The Lord of Devonshire, his pudding!

DEVONSHIRE pudding

What an excellent thing is an English Pudding! The Lord of Devonshire’s delicious pudding set with bone marrow and spiced custard is the epitome of old English comfort food; three out of four of my guests had seconds immediately. The dish is rich and silky, puffing up when taken from the oven to create a creamy confection of delight. Those who wolfed down two portions one after another, did so with such murmurs of  satisfaction I do believe it would be a pudding fit for the Royal table.

But how did the “Lord of Devonshire” come to have a pudding named after him?

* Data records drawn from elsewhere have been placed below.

**src/rtl/dmem_arb_pkg.sv**
```systemverilog
// dmem_arb_pkg: shared types and constants for the data-memory arbiter.
package dmem_arb_pkg;
   typedef enum logic [1:0] {IDLE, ACCESS, RESP} arb_state_e;
   typedef struct packed {
      logic [31:0] addr;
      logic [31:0] wdata;
      logic [1:0]  size;
      logic        sext;
      logic        wren;
   } lsu_req_t;
   localparam logic [1:0] SZ_BYTE = 2'b00;
   localparam logic [1:0] SZ_HALF = 2'b01;
   localparam logic [1:0] SZ_WORD = 2'b10;
endpackage

```
**src/rtl/dmem_arb_pick.sv**
```systemverilog
// dmem_arb_pick: winner selection; fixed priority with a starvation override,
// or round robin when DMEM_ARB_RR_EN is defined.
module dmem_arb_pick #(
   parameter int MAX_WAIT = 8
) (
   input  logic i_clk,
   input  logic i_reset,
   input  logic i_p0_req,
   input  logic i_p1_req,
   input  logic i_opp,
   output logic o_p0_gnt,
   output logic o_p1_gnt
);
   logic p1_wins;
`ifdef DMEM_ARB_RR_EN
   logic last_q, last_d;
   assign p1_wins = i_p1_req & (~i_p0_req | ~last_q);
   always_comb last_d = o_p1_gnt ? 1'b1 : o_p0_gnt ? 1'b0 : last_q;
   always_ff @(posedge i_clk) last_q <= i_reset ? 1'b1 : last_d;
`else
   logic [7:0] wait_cnt_q, wait_cnt_d;
   assign p1_wins = i_p1_req & (~i_p0_req | (wait_cnt_q == 8'(MAX_WAIT)));
   // counts only lost opportunities; any idle gap on port 1 restarts the count
   always_comb wait_cnt_d = (~i_p1_req | o_p1_gnt) ? 8'd0 : i_opp ? wait_cnt_q + 8'd1 : wait_cnt_q;
   always_ff @(posedge i_clk) wait_cnt_q <= i_reset ? 8'd0 : wait_cnt_d;
`endif
   assign o_p1_gnt = i_opp & p1_wins;
   assign o_p0_gnt = i_opp & i_p0_req & ~p1_wins;
endmodule

```
**src/rtl/dmem_arbiter.sv**
```systemverilog
// dmem_arbiter: shares one LSU access path between the core (port 0) and a DMA/debug
// master (port 1); DMEM_ARB_RR_EN selects round robin instead of fixed priority.
module dmem_arbiter
   import dmem_arb_pkg::*;
#(
   parameter int MAX_WAIT = 8
) (
   input  logic        i_clk,
   input  logic        i_reset,
   input  logic        i_p0_req,
   input  logic [31:0] i_p0_addr,
   input  logic [31:0] i_p0_wdata,
   input  logic [1:0]  i_p0_size,
   input  logic        i_p0_signed,
   input  logic        i_p0_wren,
   input  logic        i_p1_req,
   input  logic [31:0] i_p1_addr,
   input  logic [31:0] i_p1_wdata,
   input  logic [1:0]  i_p1_size,
   input  logic        i_p1_signed,
   input  logic        i_p1_wren,
   output logic        o_p0_gnt,
   output logic        o_p1_gnt,
   output logic        o_p0_rvalid,
   output logic        o_p1_rvalid,
   output logic [31:0] o_p0_rdata,
   output logic [31:0] o_p1_rdata,
   output logic [31:0] o_lsu_addr,
   output logic [31:0] o_lsu_st_data,
   output logic [1:0]  o_lsu_size,
   output logic        o_lsu_signed,
   output logic        o_lsu_wren,
   input  logic [31:0] i_lsu_ld_data
);
   arb_state_e  state_q, state_d;
   lsu_req_t    req_q, req_d;
   logic        owner_q;
   logic [31:0] p0_rdata_q, p1_rdata_q;
   logic        opp;
   // grants are suppressed during reset so nothing is accepted into a discarded access
   assign opp = ~i_reset & (state_q != ACCESS);
   dmem_arb_pick #(.MAX_WAIT(MAX_WAIT)) u_pick (
      .i_clk    (i_clk),
      .i_reset  (i_reset),
      .i_p0_req (i_p0_req),
      .i_p1_req (i_p1_req),
      .i_opp    (opp),
      .o_p0_gnt (o_p0_gnt),
      .o_p1_gnt (o_p1_gnt)
   );
   always_ff @(posedge i_clk) state_q <= i_reset ? IDLE : state_d;
   always_comb state_d = (state_q == ACCESS) ? RESP : (i_p0_req | i_p1_req) ? ACCESS : IDLE;
   always_comb begin
      o_lsu_wren  = (state_q == ACCESS) & req_q.wren;
      o_p0_rvalid = (state_q == RESP) & ~owner_q;
      o_p1_rvalid = (state_q == RESP) & owner_q;
   end
   always_comb req_d = o_p1_gnt ? lsu_req_t'{i_p1_addr, i_p1_wdata, i_p1_size, i_p1_signed, i_p1_wren}
                                : lsu_req_t'{i_p0_addr, i_p0_wdata, i_p0_size, i_p0_signed, i_p0_wren};
   always_ff @(posedge i_clk) begin
      if (i_reset) begin
         req_q      <= '0;
         owner_q    <= 1'b0;
         p0_rdata_q <= '0;
         p1_rdata_q <= '0;
      end else begin
         if (o_p0_gnt | o_p1_gnt) begin
            req_q   <= req_d;
            owner_q <= o_p1_gnt;
         end
         if (state_q == ACCESS && !owner_q) p0_rdata_q <= req_q.wren ? 32'd0 : i_lsu_ld_data;
         if (state_q == ACCESS && owner_q) p1_rdata_q <= req_q.wren ? 32'd0 : i_lsu_ld_data;
      end
   end
   assign o_lsu_addr    = req_q.addr;
   assign o_lsu_st_data = req_q.wdata;
   assign o_lsu_size    = req_q.size;
   assign o_lsu_signed  = req_q.sext;
   assign o_p0_rdata    = p0_rdata_q;
   assign o_p1_rdata    = p1_rdata_q;
endmodule

```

Charles Blount came to court at the age of twenty. He was known to be clever, courageous and amiable but perhaps it was his “beautiful eyes and comely proportion” that first got him noticed by Queen Elizabeth I. She subjected him to an inquisition, with the eye of majesty fixed upon him, then seeing his confusion, gave him her hand to kiss, saying she would bethink herself how to do him good. 1.

Queen Elizabeth was so keen on this comely vision of a man, she liked to keep him at court, sometimes against his wishes, as he up for adventure and advancement. She eventually let him go to serve in several military campaigns abroad and fight under Lord Henry Seymour during the Armada. He was much valued for his intelligence and negotiating skills and was made Lord Deputy of Ireland, then Lord Lieutenant by Elizabeth. James I created him Earl of Devon (not to be confused with the title of the Earl of Devonshire of Powderham Castle in Devon UK) and he reached high favour until he secretly married his mistress, mother of his five children, after her divorce from a miserable forced marriage. James I would not legitimise the secret marriage and they were sent from court. Both died soon afterwards. The love story inspired John Ford’s play “The Broken Heart”.

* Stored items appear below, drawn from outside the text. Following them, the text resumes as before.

===== config.mk =====
export PLATFORM = sky130hd
export DESIGN_NAME = noc2validready_handshake_adapter
export DESIGN_NICKNAME = d
export VERILOG_FILES = /design/src/rtl/noc2validready_handshake_adapter.sv
export SDC_FILE = /design/constraint.sdc
export NUM_CORES = 1
export LEC_CHECK = 0
export CAP_MARGIN = 40
export CORE_ASPECT_RATIO = 1.2
export CORE_MARGIN = 4
export CORE_UTILIZATION = 50
export CTS_BUF_LIST = sky130_fd_sc_hd__clkbuf_8
export CTS_CLUSTER_DIAMETER = 100
export DETAILED_ROUTE_END_ITERATION = 10
export PLACE_DENSITY_LB_ADDON = 0.05
export SLEW_MARGIN = 0
export SYNTH_ARGS = -nofsm -noshare
export SYNTH_HDL_FRONTEND = slang
export SYNTH_SLANG_ARGS = --single-unit

===== constraint.sdc =====
create_clock -name clk_i -period 3.3 [get_ports clk_i]
set_clock_uncertainty 0.1 [all_clocks]
set_input_delay 0.825 -clock clk_i [delete_from_list [all_inputs] [get_ports clk_i]]
set_output_delay 0.825 -clock clk_i [all_outputs]
set_load 0.01 [all_outputs]

===== src/rtl/noc2validready_handshake_adapter.sv =====
// Receive-side NoC ejection adapter: avail/valid flits into a first-word-fall-through FIFO,
// presented to a local consumer on a valid/ready interface.
module noc2validready_handshake_adapter #(
   parameter int unsigned FlitWidth = 64,
   parameter int unsigned Depth     = 4,
   localparam int unsigned PtrW     = $clog2(Depth),
   localparam int unsigned CntW     = $clog2(Depth) + 1
) (
   input  logic                 clk_i,
   input  logic                 rst_ni,
   input  logic [FlitWidth-1:0] noc_flit_i,
   input  logic                 noc_valid_i,
   output logic                 noc_avail_o,
   output logic [FlitWidth-1:0] m_data_o,
   output logic                 m_valid_o,
   input  logic                 m_ready_i,
   output logic [CntW-1:0]      occupancy_o,
   output logic                 protocol_error_o
);

   logic [FlitWidth-1:0] mem_q [Depth];
   logic [PtrW-1:0]      wr_ptr_q, wr_ptr_d;
   logic [PtrW-1:0]      rd_ptr_q, rd_ptr_d;
   logic [CntW-1:0]      count_q, count_d;
   logic                 avail_q, avail_d;
   logic                 err_q, err_d;

   logic push, pop, full, wr_en;

   assign push  = noc_valid_i;
   assign pop   = m_valid_o & m_ready_i;
   assign full  = (count_q == CntW'(Depth));
   // A full FIFO still accepts a flit when the head leaves in the same cycle.
   assign wr_en = push & (~full | pop);

   always_comb begin
      wr_ptr_d = wr_ptr_q;
      rd_ptr_d = rd_ptr_q;
      count_d  = count_q;
      err_d    = err_q;

      if (wr_en) begin
         wr_ptr_d = wr_ptr_q + PtrW'(1);
      end
      if (pop) begin
         rd_ptr_d = rd_ptr_q + PtrW'(1);
      end

      unique case ({wr_en, pop})
         2'b10:   count_d = count_q + CntW'(1);
         2'b01:   count_d = count_q - CntW'(1);
         default: count_d = count_q;
      endcase

      if (push && !wr_en) begin
         err_d = 1'b1;
      end

      // Keep room for a flit already in flight plus one more; pops are not credited early.
      avail_d = (count_d <= CntW'(Depth - 2));
   end

   always_ff @(posedge clk_i or negedge rst_ni) begin
      if (!rst_ni) begin
         wr_ptr_q <= '0;
         rd_ptr_q <= '0;
         count_q  <= '0;
         avail_q  <= 1'b0;
         err_q    <= 1'b0;
      end else begin
         wr_ptr_q <= wr_ptr_d;
         rd_ptr_q <= rd_ptr_d;
         count_q  <= count_d;
         avail_q  <= avail_d;
         err_q    <= err_d;
      end
   end

   // Storage array is intentionally not reset.
   always_ff @(posedge clk_i) begin
      if (wr_en) begin
         mem_q[wr_ptr_q] <= noc_flit_i;
      end
   end

   assign m_valid_o        = (count_q != '0);
   assign m_data_o         = mem_q[rd_ptr_q];
   assign noc_avail_o      = avail_q;
   assign occupancy_o      = count_q;
   assign protocol_error_o = err_q;

endmodule


-- Yosys cells after proc, flatten, opt, wreduce, memory -nomap -nowiden
Memories as Yosys holds them, arrays and structs flattened.
Index checks and enable logic that the tools add are counted.
- output and inout port bits: 70
- memories: 1
- bits in registers: 9
- bits in writable memories: 256
- input port bits: 68
- word-level logic and storage cells: 24
- bitwise operators: 4
- eq/ne operators: 3
- reduce and logical (&&, ||, !) cells: 3
- mux-type cells: 3
- add/subtract/negate cells: 4
- magnitude comparators: 1
- memories (name ; words ; bits a word ; rd ports ; clocked after Yosys merged registers in ; write ports ; line ; RTL):
    mem_q ; 4 ; 64 ; 1 ; 0 ; 1 ; 21 ; logic [FlitWidth-1:0] mem_q [Depth];
- operators with widths (kind ; number):
    3-bit one-hot mux with 2 select lines ; 1
    2-bit by 1-bit adder with 2-bit output, second input constant ; 2
    3-bit by 1-bit adder with 3-bit output, second input constant ; 1
    3-bit == test, second input constant ; 1
    3-bit by 2-bit <= comparator with 1-bit output, second input constant ; 1
    3-bit nonzero test ; 1
    3-bit by 1-bit subtractor with 3-bit output, second input constant ; 1
    1-bit AND ; 2
    2-bit by 1-bit == test with 1-bit output, second input constant ; 1
    2-bit == test, second input constant ; 1
    1-bit 2-to-1 mux ; 2
    1-bit logical AND ; 1
    1-bit logical NOT ; 1
    1-bit NOT ; 1
    1-bit OR ; 1

-- Logic depth before layout (Yosys ltp)
Gate-level depths: netlist (run 1).
- word-level depth: 7
- gate-level depth with buffers: 8
- gate-level depth less buffers: 7

-- Least setup slack after synthesis (run 1)
No wires, ideal clock.
- path kind: input to register
- from: in noc_valid_i
- to: mem mem_q[0][0], enable pin
- data required time: 2.771 ns
- slack: 0.063 ns
- data arrival time: 2.708 ns
- path buffers: 1
- stages on the path: 3
- library setup time: 0.429 ns
- path through: buf_4 o21a_1 and2_1
- longest elaborated chain between the ends: 3
- RTL lines (what ; line ; RTL):
    start: declaration ; 12 ; input logic noc_valid_i,
    1-bit AND ; 34 ; assign wr_en = push & (~full | pop);
    1-bit 2-to-1 mux ; 81 ; if (wr_en) begin
    1-bit 2-to-1 mux (not written as such) ; 82 ; mem_q[wr_ptr_q] <= noc_flit_i;
    end: declaration ; 21 ;
Every way passes these cells.

-- Final worst setup path (run 1)
- from: reg rd_ptr_q[0]
- to: out m_data_o[49]
- longest elaborated chain between the ends: 1
- RTL lines (what ; line ; RTL):
    start: declaration ; 23 ; logic [PtrW-1:0] rd_ptr_q, rd_ptr_d;
    start signal: assignment ; 72 ; rd_ptr_q <= rd_ptr_d;
    memory read 4 x 64 bit ; n/a ;
    end: declaration ; 14 ; output logic [FlitWidth-1:0] m_data_o,
Every way passes these cells.

==> impl_metrics.tcl, run 1 <==
set metrics [dict create \
    grt_first_pass_wirelength_um 28500 \
    core_um2 19100 \
    critPathSlowestCell "mux4_2" \
    first_pass_iters 4 \
    yosysSeqAreaShare 0.806 \
    tightestPinTransition_ns 0.471 \
    port_buffers 137 \
    max_freq_ghz 0.310 \
    cts-root-buf "clkbuf_8" \
    cts_buffer_depth 3 \
    clk_pin_slew_worst_paths_ns 0.06 \
    peakVddDrop_uv 539 \
    cp-startpoint "rd_ptr_q[0]$_DFFE_PN0N_" \
    cts.sinks 265 \
    postRouteAntennaNets 0 \
    avgViaCountPerCell 5.34 \
    drive_gt1_frac 0.248 \
    pre_cts_slack_ns 0.231 \
    final_cells 870 \
    antenna_found_initial 1 \
    synth_xor_area_frac 0.00446 \
    min-delay-start "protocol_error_o$_DFFE_PN0P_" \
    crit_fanout 13 \
    gp_congestion 0.740 \
    crit_chain "buf_12 > buf_12 > mux4_2 > clkdlybuf4s50_1" \
    synth_top_family_by_area "multiplexers" \
    wirelength_um 18600 \
    crit_type "reg2out" \
    reg2reg_from "occupancy_o[1]$_DFF_PN0_" \
    powerDensity_nw_per_um2 877 \
    slowest_delay_ns 0.54 \
    finalWorstSetupSlack_ns 0.0768 \
    finalCriticalPeriod_ns 3.22 \
    insertion_delay_ns 0.52 \
    worst-endpoint-arrival_ns 2.30 \
    met3_usage 0.0545 \
    yosysWarnings 0 \
    yosys-mux-area-fraction 0.148 \
    whs_ns 0.373 \
    n_fill_cell 1268 \
    p_total_uw 11000 \
    hold_violations 0 \
    yosysUniqueCellTypes 35 \
    die_y_um 161 \
    period_share 0.977 \
    syn-num-nets 468 \
    hold_class "reg2reg" \
    numCtsBuffers 42 \
    dpl.hpwl_um 11300 \
    rows 55 \
    start_util 0.515 \
    cp-end-kind "output pin" \
    setup_violations 0 \
    avgSynthCellArea_um2 24.8 \
    ys_ff_latch 265 \
    drc 0 \
    ios 138 \
    startpoint_type "flop" \
    synth.cell_area_um2 9810 \
    required_ns 2.37 \
    dp.cells 790 \
    synth_compound_area_frac 0.00803 \
    path_buf_inv 3 \
    maxCapViolations 0 \
    syn_to_final_growth_pct 28.1 \
    die_area_um2 21900 \
    grt_use_met2 0.287 \
    die_w_um 136 \
    cts_tree "built" \
    grt_pass1_vias 5070 \
    h-tree-depth 2 \
    cp_common_cell "buf_12" \
    antenna_cells 0 \
    grt_max_degree 42 \
    routed-via-count 4648 \
    final_core_util 0.660 \
    slew_violations 0 \
    globalRouteTotalUtil 0.172 \
    max_slew_margin 0.685 \
    final_nets 661 \
    busiest_layer "met2" \
    wl_per_cell_um 21.3 \
    synth-simple-area-share 0.0167 \
    use_met1 0.218 \
    path_delay_family "buffers and inverters" \
    synthCells 395 \
    dr.first_iter.drc_count 218 \
    outcome "completed" \
    synthAdderAreaFrac 0.00714 \
    p_leak_uw 0.00425 \
    global_route.overflow_total 0 \
]
path summary, 6_finish.rpt:
| check | to | slack (ns) | depth (start not counted) |
|---|---|---|---|
| worst min-delay path | protocol_error_o$_DFFE_PN0P_ | 0.37 | 1 |
| worst max register to register | noc_avail_o$_DFF_PN0_ | 0.58 | 6 |
| min in group asynchronous | occupancy_o[2]$_DFF_PN0_ | 0.53 | 1 |
| max in group asynchronous | rd_ptr_q[1]$_DFFE_PN0N_ | 2.20 | 1 |
| worst max-delay path | m_data_o[49] | 0.08 | 4 |
| worst min register to register | protocol_error_o$_DFFE_PN0P_ | 0.37 | 1 |
cell usage after synthesis:
| library cell | instances | area share |
|---|---|---|
| buf_2 | 8 | 0.0041 |
| nor2b_4 | 1 | 0.0014 |
| xor2_1 | 1 | 0.00089 |
| buf_6 | 1 | 0.0011 |
| a311oi_1 | 1 | 0.00089 |
| nand2_1 | 4 | 0.0015 |
| a211oi_2 | 1 | 0.0013 |
| a21oi_1 | 1 | 0.00051 |
| nor2_1 | 4 | 0.0015 |
| or4_4 | 1 | 0.0011 |
| mux2_2 | 1 | 0.0011 |
| dfrtp_1 | 9 | 0.023 |
| ha_1 | 4 | 0.0051 |
| buf_4 | 1 | 0.00077 |
| or3_2 | 1 | 0.00077 |
| nand3_1 | 2 | 0.0010 |
| nand2b_1 | 1 | 0.00064 |
| nor4b_1 | 1 | 0.00089 |
| xnor2_1 | 4 | 0.0036 |
| and2_1 | 5 | 0.0032 |
| inv_1 | 2 | 0.00077 |
| and2b_1 | 1 | 0.00077 |
| buf_1 | 2 | 0.00077 |
| mux4_2 | 64 | 0.15 |
| nand4bb_1 | 1 | 0.0011 |
| o21a_1 | 1 | 0.00077 |
| o22a_1 | 1 | 0.00089 |
| o31ai_1 | 1 | 0.00077 |
| nor3b_1 | 2 | 0.0015 |
| o21ai_0 | 4 | 0.0020 |
| clkbuf_1 | 5 | 0.0019 |
| and3_4 | 1 | 0.0011 |
| fa_1 | 1 | 0.0020 |
| a31o_2 | 1 | 0.00089 |
| edfxtp_1 | 256 | 0.78 |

This pudding recipe was collected, written down and named as the Lord of Devonshire’s (rather than his correct title, Earl) by Elinor Fettiplace, an English aristocrat who wrote a book of recipes in 1604 when Mountjoy was at the height of his powers. The manuscript was rediscovered, edited and published in 1986 by Hilary Spurling and remains a fascinating document of Elizabethan cuisine and household management. It is doubtful Mountjoy would have gone down to the kitchens and made his own pudding but possibly, while out in the field on military campaigns, he might have come into closer contact with the people who prepared his food than the average Lord. At some point he shared his recipe with Elinor or she heard of it from others, and here we have it today.

Bone marrow puddings were still commonly being made in the 1920’s and into the war years, see Good Things in England by Florence White, Persephone books. 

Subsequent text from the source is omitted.